Although children outgrow many allergies, peanut allergy is not typically one of them. Among people who develop immune reactions to this food, 80 percent retain their allergy for life.
The new study began, Burks says, after Duke immunologists noticed that they were encountering younger patients with peanut allergy. To investigate, the researchers pulled entry records and medical charts for all 140 young patients who had come in with the allergy since 1988. Poring over the records confirmed a fall in age at first diagnosis throughout this period—one that proved more dramatic than expected, Burks told Science News Online.

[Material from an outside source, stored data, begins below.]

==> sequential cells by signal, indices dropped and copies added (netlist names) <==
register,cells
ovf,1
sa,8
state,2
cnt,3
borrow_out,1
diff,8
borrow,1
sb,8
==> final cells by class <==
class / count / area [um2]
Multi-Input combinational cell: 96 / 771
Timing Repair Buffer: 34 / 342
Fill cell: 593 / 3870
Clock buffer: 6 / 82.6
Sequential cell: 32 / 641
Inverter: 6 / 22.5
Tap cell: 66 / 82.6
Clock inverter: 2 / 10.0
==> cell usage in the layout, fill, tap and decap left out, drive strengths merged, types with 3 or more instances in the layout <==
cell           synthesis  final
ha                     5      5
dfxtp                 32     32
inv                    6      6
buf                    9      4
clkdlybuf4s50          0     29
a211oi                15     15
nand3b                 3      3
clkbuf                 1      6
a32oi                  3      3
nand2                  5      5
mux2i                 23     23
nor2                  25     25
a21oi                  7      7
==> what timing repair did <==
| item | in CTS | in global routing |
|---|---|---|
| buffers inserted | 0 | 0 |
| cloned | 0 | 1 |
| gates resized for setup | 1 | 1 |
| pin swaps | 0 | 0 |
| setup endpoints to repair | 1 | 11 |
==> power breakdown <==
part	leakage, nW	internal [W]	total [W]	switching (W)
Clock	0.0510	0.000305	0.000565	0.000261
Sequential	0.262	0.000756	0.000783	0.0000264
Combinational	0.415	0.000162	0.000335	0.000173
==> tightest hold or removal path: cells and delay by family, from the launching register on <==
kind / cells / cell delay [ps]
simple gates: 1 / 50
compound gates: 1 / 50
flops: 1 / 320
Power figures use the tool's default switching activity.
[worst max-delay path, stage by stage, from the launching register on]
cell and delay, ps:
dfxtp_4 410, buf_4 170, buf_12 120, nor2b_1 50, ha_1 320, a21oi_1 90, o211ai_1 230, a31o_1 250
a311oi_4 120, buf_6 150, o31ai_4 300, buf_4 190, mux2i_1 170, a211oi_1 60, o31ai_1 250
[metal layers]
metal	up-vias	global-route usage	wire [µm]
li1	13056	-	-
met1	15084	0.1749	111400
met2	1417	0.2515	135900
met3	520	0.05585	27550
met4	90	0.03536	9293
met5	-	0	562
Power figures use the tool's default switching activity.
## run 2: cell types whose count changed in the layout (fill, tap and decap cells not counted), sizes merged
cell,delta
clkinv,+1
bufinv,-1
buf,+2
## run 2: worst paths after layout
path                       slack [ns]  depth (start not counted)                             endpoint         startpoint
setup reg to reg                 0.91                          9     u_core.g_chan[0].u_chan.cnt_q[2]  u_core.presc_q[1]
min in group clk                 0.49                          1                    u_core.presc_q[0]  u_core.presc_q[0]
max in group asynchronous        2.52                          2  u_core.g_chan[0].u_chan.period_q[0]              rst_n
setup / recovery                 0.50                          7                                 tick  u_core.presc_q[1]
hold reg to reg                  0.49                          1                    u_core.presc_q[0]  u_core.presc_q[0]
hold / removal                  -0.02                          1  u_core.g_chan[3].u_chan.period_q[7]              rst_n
$ cat config.mk
export PLATFORM = sky130hd
export DESIGN_NAME = mem_access_stage
export DESIGN_NICKNAME = d
export VERILOG_FILES = /design/src/rtl/mem_access_pkg.sv /design/src/rtl/mem_bus_watchdog.sv /design/src/rtl/mem_access_stage.sv
export SDC_FILE = /design/constraint.sdc
export NUM_CORES = 1
export LEC_CHECK = 0
export BUFFER_PORTS_ARGS = -buffer_cell sky130_fd_sc_hd__buf_4
export CORE_MARGIN = 2
export CORE_UTILIZATION = 44
export CTS_BUF_LIST = sky130_fd_sc_hd__clkbuf_4 sky130_fd_sc_hd__clkbuf_8 sky130_fd_sc_hd__clkbuf_16
export DETAILED_ROUTE_END_ITERATION = 10
export GPL_TIMING_DRIVEN = 0
export PLACE_DENSITY = 0.74
export SYNTH_ARGS = -nofsm -noshare
export SYNTH_HDL_FRONTEND = slang
export SYNTH_HIERARCHICAL = 1
export SYNTH_SLANG_ARGS = --single-unit
$ cat constraint.sdc
create_clock -name clk -period 2.1 [get_ports clk]
set_input_delay 0.42 -clock clk [delete_from_list [all_inputs] [get_ports clk]]
set_output_delay 0.42 -clock clk [all_outputs]
set_load 0.02 [all_outputs]
$ cat src/rtl/mem_access_pkg.sv
// Shared types and constants for the memory-access pipeline stage.
package mem_access_pkg;

   localparam int unsigned XLEN                   = 32;
   localparam int unsigned REG_IDX_W              = 5;
   localparam int unsigned DEFAULT_TIMEOUT_CYCLES = 64;

   localparam logic [XLEN-1:0] WORD_ADDR_MASK = 32'hFFFF_FFFC;

   typedef enum logic [1:0] {
      ST_IDLE = 2'd0,
      ST_REQ  = 2'd1,
      ST_RESP = 2'd2,
      ST_DONE = 2'd3
   } mem_state_e;

   // Memory operation captured when it leaves the EX/MEM register.
   typedef struct packed {
      logic [XLEN-1:0]      addr;
      logic [XLEN-1:0]      wdata;
      logic [REG_IDX_W-1:0] rd;
      logic                 reg_write;
      logic                 is_store;
   } mem_op_t;

endpackage

$ cat src/rtl/mem_bus_watchdog.sv
// Cycle counter that flags an outstanding bus access as expired.
module mem_bus_watchdog
   import mem_access_pkg::*;
#(
   parameter int unsigned TIMEOUT_CYCLES = DEFAULT_TIMEOUT_CYCLES
) (
   input  logic clk,
   input  logic reset,
   input  logic clear_i,
   input  logic enable_i,
   output logic expire_c_o
);

   localparam int unsigned CNT_W = $clog2(TIMEOUT_CYCLES + 1);

   logic [CNT_W-1:0] count_q;
   logic [CNT_W-1:0] count_d;

   // Saturating count of cycles spent with an access outstanding.
   always_comb begin
      count_d = count_q;
      if (clear_i) begin
         count_d = '0;
      end else if (enable_i && (count_q != CNT_W'(TIMEOUT_CYCLES))) begin
         count_d = count_q + CNT_W'(1);
      end
   end

   always_ff @(posedge clk) begin
      if (reset) begin
         count_q <= '0;
      end else begin
         count_q <= count_d;
      end
   end

   // Fires during the last permitted cycle so the FSM leaves on that edge.
   assign expire_c_o = enable_i && (count_q == CNT_W'(TIMEOUT_CYCLES - 1));

endmodule

$ cat src/rtl/mem_access_stage.sv
// MEM pipeline stage: word loads/stores over a req/gnt/rvalid bus with
// upstream stall, registered write-back and a sticky bus-timeout flag.
module mem_access_stage
   import mem_access_pkg::*;
#(
   parameter int unsigned TIMEOUT_CYCLES = DEFAULT_TIMEOUT_CYCLES
) (
   input  logic                 clk,
   input  logic                 reset,
   input  logic [XLEN-1:0]      alu_result_in,
   input  logic [XLEN-1:0]      rs2_val_in,
   input  logic                 reg_write_in,
   input  logic                 mem_read_in,
   input  logic                 mem_write_in,
   input  logic [REG_IDX_W-1:0] rd_idx_in,
   output logic                 stall_out,
   output logic                 dbus_req,
   output logic                 dbus_we,
   output logic [XLEN-1:0]      dbus_addr,
   output logic [XLEN-1:0]      dbus_wdata,
   input  logic                 dbus_gnt,
   input  logic                 dbus_rvalid,
   input  logic [XLEN-1:0]      dbus_rdata,
   output logic [XLEN-1:0]      wb_result_out,
   output logic                 wb_reg_write_out,
   output logic [REG_IDX_W-1:0] wb_rd_idx_out,
   output logic                 bus_fault_out
);

   mem_state_e           state_q, state_d;
   mem_op_t              op_q, op_d;
   logic [XLEN-1:0]      wb_result_q, wb_result_d;
   logic                 wb_reg_write_q, wb_reg_write_d;
   logic [REG_IDX_W-1:0] wb_rd_idx_q, wb_rd_idx_d;
   logic                 bus_fault_q, bus_fault_d;

   logic stall_c;
   logic wdog_clear_c;
   logic wdog_enable_c;
   logic wdog_expire_c;

   mem_bus_watchdog #(
      .TIMEOUT_CYCLES (TIMEOUT_CYCLES)
   ) u_watchdog (
      .clk        (clk),
      .reset      (reset),
      .clear_i    (wdog_clear_c),
      .enable_i   (wdog_enable_c),
      .expire_c_o (wdog_expire_c)
   );

   // Next-state, capture and write-back selection.
   always_comb begin
      state_d        = state_q;
      op_d           = op_q;
      wb_result_d    = wb_result_q;
      wb_reg_write_d = wb_reg_write_q;
      wb_rd_idx_d    = wb_rd_idx_q;
      bus_fault_d    = bus_fault_q;
      stall_c        = 1'b0;
      wdog_clear_c   = 1'b0;
      wdog_enable_c  = 1'b0;

      case (state_q)
         ST_IDLE: begin
            if (mem_read_in || mem_write_in) begin
               stall_c           = 1'b1;
               wdog_clear_c      = 1'b1;
               op_d.addr         = alu_result_in;
               op_d.wdata        = rs2_val_in;
               op_d.rd           = rd_idx_in;
               op_d.reg_write    = reg_write_in;
               op_d.is_store     = mem_write_in;
               wb_reg_write_d    = 1'b0;
               state_d           = ST_REQ;
            end else begin
               wb_result_d    = alu_result_in;
               wb_rd_idx_d    = rd_idx_in;
               wb_reg_write_d = reg_write_in && (rd_idx_in != '0);
            end
         end

         ST_REQ: begin
            stall_c       = 1'b1;
            wdog_enable_c = 1'b1;
            // A store granted in its last permitted cycle still completes.
            if (dbus_gnt && op_q.is_store) begin
               wb_reg_write_d = 1'b0;
               state_d        = ST_DONE;
            end else if (wdog_expire_c) begin
               bus_fault_d    = 1'b1;
               wb_reg_write_d = 1'b0;
               state_d        = ST_DONE;
            end else if (dbus_gnt) begin
               state_d = ST_RESP;
            end
         end

         ST_RESP: begin
            stall_c       = 1'b1;
            wdog_enable_c = 1'b1;
            if (dbus_rvalid) begin
               wb_result_d    = dbus_rdata;
               wb_rd_idx_d    = op_q.rd;
               wb_reg_write_d = op_q.reg_write && (op_q.rd != '0);
               state_d        = ST_DONE;
            end else if (wdog_expire_c) begin
               bus_fault_d    = 1'b1;
               wb_reg_write_d = 1'b0;
               state_d        = ST_DONE;
            end
         end

         ST_DONE: begin
            wb_reg_write_d = 1'b0;
            state_d        = ST_IDLE;
         end

         default: begin
            state_d = ST_IDLE;
         end
      endcase
   end

   always_ff @(posedge clk) begin
      if (reset) begin
         state_q        <= ST_IDLE;
         op_q           <= '0;
         wb_result_q    <= '0;
         wb_reg_write_q <= 1'b0;
         wb_rd_idx_q    <= '0;
         bus_fault_q    <= 1'b0;
      end else begin
         state_q        <= state_d;
         op_q           <= op_d;
         wb_result_q    <= wb_result_d;
         wb_reg_write_q <= wb_reg_write_d;
         wb_rd_idx_q    <= wb_rd_idx_d;
         bus_fault_q    <= bus_fault_d;
      end
   end

   assign stall_out        = stall_c && !reset;
   assign dbus_req         = (state_q == ST_REQ) && !reset;
   assign dbus_we          = op_q.is_store;
   assign dbus_addr        = op_q.addr & WORD_ADDR_MASK;
   assign dbus_wdata       = op_q.wdata;
   assign wb_result_out    = wb_result_q;
   assign wb_reg_write_out = wb_reg_write_q;
   assign wb_rd_idx_out    = wb_rd_idx_q;
   assign bus_fault_out    = bus_fault_q;

endmodule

Nationally, the rate of food allergy appears to be increasing, according to a 2006 report of a National Institutes of Health expert panel. The most striking increase, it noted, has been for peanut allergy, which is also the most common food sensitivity. Because some allergies can be avoided by delaying a child’s initial introduction to certain foods, in 2000 the American Academy of Pediatrics recommended that parents “consider” keeping peanuts, tree nuts, fish and shellfish out of the diet of kids under age 3.
Burks acknowledges that most parents aren’t aware of this recommendation. On the other hand, most peanut allergy shows up in children that had already exhibited allergic reactions to other foods—typically eggs or milk. Many affected children also had skin sensitivities as infants, such as eczema or atopic dermatitis, and a parent or sibling with allergies, although not necessarily to food.

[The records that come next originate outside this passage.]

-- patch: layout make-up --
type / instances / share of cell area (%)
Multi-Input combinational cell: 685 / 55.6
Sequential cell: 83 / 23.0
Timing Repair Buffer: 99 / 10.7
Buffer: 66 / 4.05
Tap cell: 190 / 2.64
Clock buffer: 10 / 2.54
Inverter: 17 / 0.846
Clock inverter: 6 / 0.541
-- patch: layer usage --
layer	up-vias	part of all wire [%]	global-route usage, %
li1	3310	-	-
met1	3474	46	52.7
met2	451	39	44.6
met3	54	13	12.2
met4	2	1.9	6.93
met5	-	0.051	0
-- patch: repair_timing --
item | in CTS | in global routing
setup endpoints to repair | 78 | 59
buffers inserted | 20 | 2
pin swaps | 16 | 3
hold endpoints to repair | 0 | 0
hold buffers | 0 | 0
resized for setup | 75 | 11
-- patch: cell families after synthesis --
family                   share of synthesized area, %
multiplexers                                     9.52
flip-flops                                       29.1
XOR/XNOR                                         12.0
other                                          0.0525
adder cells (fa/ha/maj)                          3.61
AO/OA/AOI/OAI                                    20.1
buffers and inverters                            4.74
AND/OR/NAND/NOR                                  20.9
### src/rtl/seg_scan_ctrl.sv
// seg_scan_ctrl: time-multiplexed scan controller for common-anode 7-segment digits.
// Each digit slot is a blanking guard followed by a drive window. New display
// values arrive via ready/valid and are committed only at frame boundaries.
// Optional feature macro: SEG_SCAN_LZ_BLANK_EN (leading-zero suppression).
module seg_scan_ctrl #(
  parameter int unsigned NUM_DIGITS   = 8,
  parameter int unsigned SLOT_CYCLES  = 100000,
  parameter int unsigned BLANK_CYCLES = 1000
) (
  input  logic                    clk,
  input  logic                    rst,
  input  logic                    load_valid,
  input  logic [4*NUM_DIGITS-1:0] load_data,
  output logic                    load_ready,
  input  logic [NUM_DIGITS-1:0]   digit_mask,
  output logic [3:0]              code_out,
  output logic [NUM_DIGITS-1:0]   an_n,
  output logic                    frame_done
);

  localparam int unsigned DATA_W = 4 * NUM_DIGITS;
  localparam int unsigned CNT_W  = $clog2(SLOT_CYCLES);
  localparam int unsigned IDX_W  = $clog2(NUM_DIGITS);

  typedef enum logic {
    ST_BLANK = 1'b0,
    ST_DRIVE = 1'b1
  } state_t;

  state_t              state_q, state_d;
  logic [CNT_W-1:0]    cnt_q, cnt_d;
  logic [IDX_W-1:0]    idx_q, idx_d;
  logic [DATA_W-1:0]   active_q, active_d;
  logic [DATA_W-1:0]   pending_q, pending_d;
  logic                ready_d;
  logic [3:0]          code_d;
  logic [NUM_DIGITS-1:0] an_d;
  logic                frame_done_d;
  logic                boundary;
  logic                accept;
  logic                commit;
  logic [NUM_DIGITS-1:0] visible;

`ifdef SEG_SCAN_LZ_BLANK_EN
  logic [NUM_DIGITS-1:0] lz_q, lz_d;

  // Digits at or below the highest nonzero nibble stay lit; digit 0 always lit.
  function automatic logic [NUM_DIGITS-1:0] lz_mask(input logic [DATA_W-1:0] v);
    logic seen;
    seen    = 1'b0;
    lz_mask = '0;
    for (int i = int'(NUM_DIGITS) - 1; i >= 0; i--) begin
      seen       = seen | (v[4*i +: 4] != 4'h0);
      lz_mask[i] = seen;
    end
    lz_mask[0] = 1'b1;
  endfunction
`endif

  // State register and all registered outputs.
  always_ff @(posedge clk) begin
    if (rst) begin
      state_q    <= ST_BLANK;
      cnt_q      <= '0;
      idx_q      <= '0;
      active_q   <= '0;
      pending_q  <= '0;
      load_ready <= 1'b1;
      code_out   <= 4'h0;
      an_n       <= '1;
      frame_done <= 1'b0;
`ifdef SEG_SCAN_LZ_BLANK_EN
      lz_q       <= NUM_DIGITS'(1);
`endif
    end else begin
      state_q    <= state_d;
      cnt_q      <= cnt_d;
      idx_q      <= idx_d;
      active_q   <= active_d;
      pending_q  <= pending_d;
      load_ready <= ready_d;
      code_out   <= code_d;
      an_n       <= an_d;
      frame_done <= frame_done_d;
`ifdef SEG_SCAN_LZ_BLANK_EN
      lz_q       <= lz_d;
`endif
    end
  end

  // Next-state, handshake and next-output logic; outputs track the next state.
  always_comb begin
    state_d      = state_q;
    cnt_d        = cnt_q + CNT_W'(1);
    idx_d        = idx_q;
    boundary     = 1'b0;
    accept       = 1'b0;
    commit       = 1'b0;
    pending_d    = pending_q;
    ready_d      = load_ready;
    active_d     = active_q;
    code_d       = 4'h0;
    an_d         = '1;
    frame_done_d = 1'b0;
    visible      = digit_mask;
`ifdef SEG_SCAN_LZ_BLANK_EN
    lz_d         = lz_q;
`endif

    // Slot sequencing: blank guard, then drive, then advance the digit.
    case (state_q)
      ST_BLANK: begin
        if (cnt_q == CNT_W'(BLANK_CYCLES - 1)) begin
          state_d = ST_DRIVE;
        end
      end
      ST_DRIVE: begin
        if (cnt_q == CNT_W'(SLOT_CYCLES - 1)) begin
          state_d = ST_BLANK;
          cnt_d   = '0;
          if (idx_q == IDX_W'(NUM_DIGITS - 1)) begin
            idx_d    = '0;
            boundary = 1'b1;
          end else begin
            idx_d = idx_q + IDX_W'(1);
          end
        end
      end
      default: begin
        state_d = ST_BLANK;
        cnt_d   = '0;
        idx_d   = '0;
      end
    endcase

    // A pending value can only commit when the buffer was already full, so a
    // load accepted on the boundary cycle waits for the following boundary.
    accept = load_valid & load_ready;
    commit = boundary & ~load_ready;

    if (accept) begin
      pending_d = load_data;
      ready_d   = 1'b0;
    end
    if (commit) begin
      active_d = pending_q;
      ready_d  = 1'b1;
`ifdef SEG_SCAN_LZ_BLANK_EN
      lz_d     = lz_mask(pending_q);
`endif
    end

`ifdef SEG_SCAN_LZ_BLANK_EN
    visible = digit_mask & lz_d;
`endif

    code_d       = active_d[{idx_d, 2'b00} +: 4];
    frame_done_d = boundary;
    if (state_d == ST_DRIVE) begin
      an_d[idx_d] = ~visible[idx_d];
    end
  end

endmodule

Against that background, you would think parents of the most vulnerable kids would be especially careful about introducing peanuts into the diet. And they might well have been. Indeed, Burks suspects that most initial introductions to peanuts in his young patients were inadvertent. Either a child encountered items that contained unlabeled traces of peanuts—perhaps a jelly bean, certain flavorings used in medicines, or any of several baby lotions (see Unexpected Sources of Peanut Allergy). Or perhaps the kids encountered peanut allergen in the air when others were eating, handling, or cooking foods that contained the legume.

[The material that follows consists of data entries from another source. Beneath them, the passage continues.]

[config.mk]
export PLATFORM = sky130hd
export DESIGN_NAME = id_exe_skid_stage
export DESIGN_NICKNAME = d
export VERILOG_FILES = /design/src/rtl/id_exe_skid_stage.sv
export SDC_FILE = /design/constraint.sdc
export NUM_CORES = 1
export LEC_CHECK = 0
export ABC_AREA = 1
export CORE_MARGIN = 2
export CORE_UTILIZATION = 48
export CTS_CLUSTER_SIZE = 30
export DETAILED_ROUTE_END_ITERATION = 6
export GPL_ROUTABILITY_DRIVEN = 0
export PLACE_DENSITY_LB_ADDON = 0.08
export SYNTH_ARGS = -nofsm -noshare
export SYNTH_HDL_FRONTEND = slang
export SYNTH_SLANG_ARGS = --single-unit
[constraint.sdc]
create_clock -name clk -period 1.2 [get_ports clk]
set_input_delay 0.3 -clock clk [delete_from_list [all_inputs] [get_ports clk]]
set_output_delay 0.3 -clock clk [all_outputs]
set_load 0.005 [all_outputs]
[src/rtl/id_exe_skid_stage.sv]
// ID->EXE elastic pipeline register with a main entry and a skid entry; optional stall counter under IDEX_STALL_CNT_EN.
// Latency: 1 cycle input->output when main is empty; sustains 1 beat/cycle while out_ready=1.
// Backpressure: in_ready is !skid_valid (no path from out_ready); a beat arriving while main is held parks in skid.
module id_exe_skid_stage #(
    parameter int DSIZE = 32,
    parameter int ASIZE = 5,
    parameter int ISIZE = 32,
    parameter int OPW   = 3
) (
    input  logic             clk,
    input  logic             rst,
    input  logic             flush,
    input  logic             in_valid,
    output logic             in_ready,
    input  logic [DSIZE-1:0] rdata1_in,
    input  logic [DSIZE-1:0] rdata2_in,
    input  logic [DSIZE-1:0] mux_in,
    input  logic [DSIZE-1:0] imm_in,
    input  logic [OPW-1:0]   opcode_in,
    input  logic [ASIZE-1:0] waddr_in,
    input  logic [ISIZE-1:0] pc_in,
    input  logic [4:0]       ctrl_in,
    output logic             out_valid,
    input  logic             out_ready,
    output logic [DSIZE-1:0] rdata1_out,
    output logic [DSIZE-1:0] rdata2_out,
    output logic [DSIZE-1:0] mux_out,
    output logic [DSIZE-1:0] imm_out,
    output logic [OPW-1:0]   opcode_out,
    output logic [ASIZE-1:0] waddr_out,
    output logic [ISIZE-1:0] pc_out,
    output logic [4:0]       ctrl_out
`ifdef IDEX_STALL_CNT_EN
    ,
    output logic [15:0]      stall_cnt
`endif
);

    typedef struct packed {
        logic [DSIZE-1:0] rdata1;
        logic [DSIZE-1:0] rdata2;
        logic [DSIZE-1:0] mux;
        logic [DSIZE-1:0] imm;
        logic [OPW-1:0]   opcode;
        logic [ASIZE-1:0] waddr;
        logic [ISIZE-1:0] pc;
        logic [4:0]       ctrl;
    } payload_t;

    payload_t main_dat;
    payload_t skid_dat;
    payload_t in_dat;
    logic     main_valid;
    logic     skid_valid;
    logic     accept;
    logic     release_beat;

    assign in_dat = '{rdata1: rdata1_in, rdata2: rdata2_in, mux: mux_in, imm: imm_in,
                      opcode: opcode_in, waddr: waddr_in, pc: pc_in, ctrl: ctrl_in};

    // Ready depends only on registered skid occupancy, masked while reset is held.
    assign in_ready     = !skid_valid && !rst;
    assign accept       = in_valid && in_ready && !flush;
    assign release_beat = main_valid && out_ready;

    assign out_valid  = main_valid;
    assign rdata1_out = main_dat.rdata1;
    assign rdata2_out = main_dat.rdata2;
    assign mux_out    = main_dat.mux;
    assign imm_out    = main_dat.imm;
    assign opcode_out = main_dat.opcode;
    assign waddr_out  = main_dat.waddr;
    assign pc_out     = main_dat.pc;
    // A bubble must never write the register file, memory or redirect fetch.
    assign ctrl_out   = main_valid ? main_dat.ctrl : 5'b0;

    // Main/skid occupancy and payload: skid always drains into main before new input.
    always_ff @(posedge clk) begin
        if (rst) begin
            main_valid <= 1'b0;
            skid_valid <= 1'b0;
            main_dat   <= '0;
            skid_dat   <= '0;
        end else if (flush) begin
            main_valid <= 1'b0;
            skid_valid <= 1'b0;
        end else if (!main_valid || release_beat) begin
            if (skid_valid) begin
                main_dat   <= skid_dat;
                main_valid <= 1'b1;
                skid_valid <= 1'b0;
            end else if (accept) begin
                main_dat   <= in_dat;
                main_valid <= 1'b1;
            end else begin
                main_valid <= 1'b0;
            end
        end else if (accept) begin
            skid_dat   <= in_dat;
            skid_valid <= 1'b1;
        end
    end

`ifdef IDEX_STALL_CNT_EN
    // Saturating count of cycles where execute refuses a valid beat; flush does not clear it.
    always_ff @(posedge clk) begin
        if (rst) begin
            stall_cnt <= 16'd0;
        end else if (main_valid && !out_ready && stall_cnt != 16'hFFFF) begin
            stall_cnt <= stall_cnt + 16'd1;
        end
    end
`endif

endmodule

But for now, Burks’ team has no firm leads on why peanut allergies are showing up earlier. The Duke group and others will be probing that in the next few years.
Homing in on the problem
Children with peanut allergy in the new study showed the expected history of vulnerability. For instance, four in five had parents or a sib with some form of allergy. Four in five children also had personally experienced atopic dermatitis, two in every three suffered from asthma, and more than half had allergies that triggered runny noses. Moreover, blood tests from two-thirds of the youngsters turned up antibodies highlighting sensitivity to other foods, typically eggs or tree-nuts.
Half of the young patients were born between 1988 and 1999, the rest between 2000 and 2005. The average age of their peanut allergy’s onset was significantly different between the two groups—roughly 29 months old for the pre-2000 birth group, versus 15 months for children born since 2000. Within the first group, half of the children developed peanut allergy by 21 months of age; for children born since 2000, half developed their allergy by the time they were 14 months old.
In hopes of teasing out factors that contributed to the trend of earlier allergies, Burks’ group is participating in a Food Allergy Research Consortium that has been given $17 million to study food allergies—especially to peanuts. One facet of the 5-year program, which is sponsored by NIAID, is investigating the use of shots to desensitize people with peanut allergy. In addition, some 400 infants with milk and egg allergies will be studied for signs of immunological differences that distinguish those who outgrow their allergies from those who retain them lifelong.
Currently, some 30,000 people a year are hospitalized for food allergy in the United States, and 200 die during an allergic episode. One concern, Burks notes, is that children who develop peanut allergy earlier than in the past might face a lower-than-usual chance of outgrowing their life-threatening affliction—one that requires constant vigilance.
Such an allergy can even crimp one’s social life. Consider the poor teenage girl whose lips swelled up after being kissed by her boyfriend (see A Rash of Kisses). Hours earlier, the boy had eaten peanuts, to which the girl was allergic.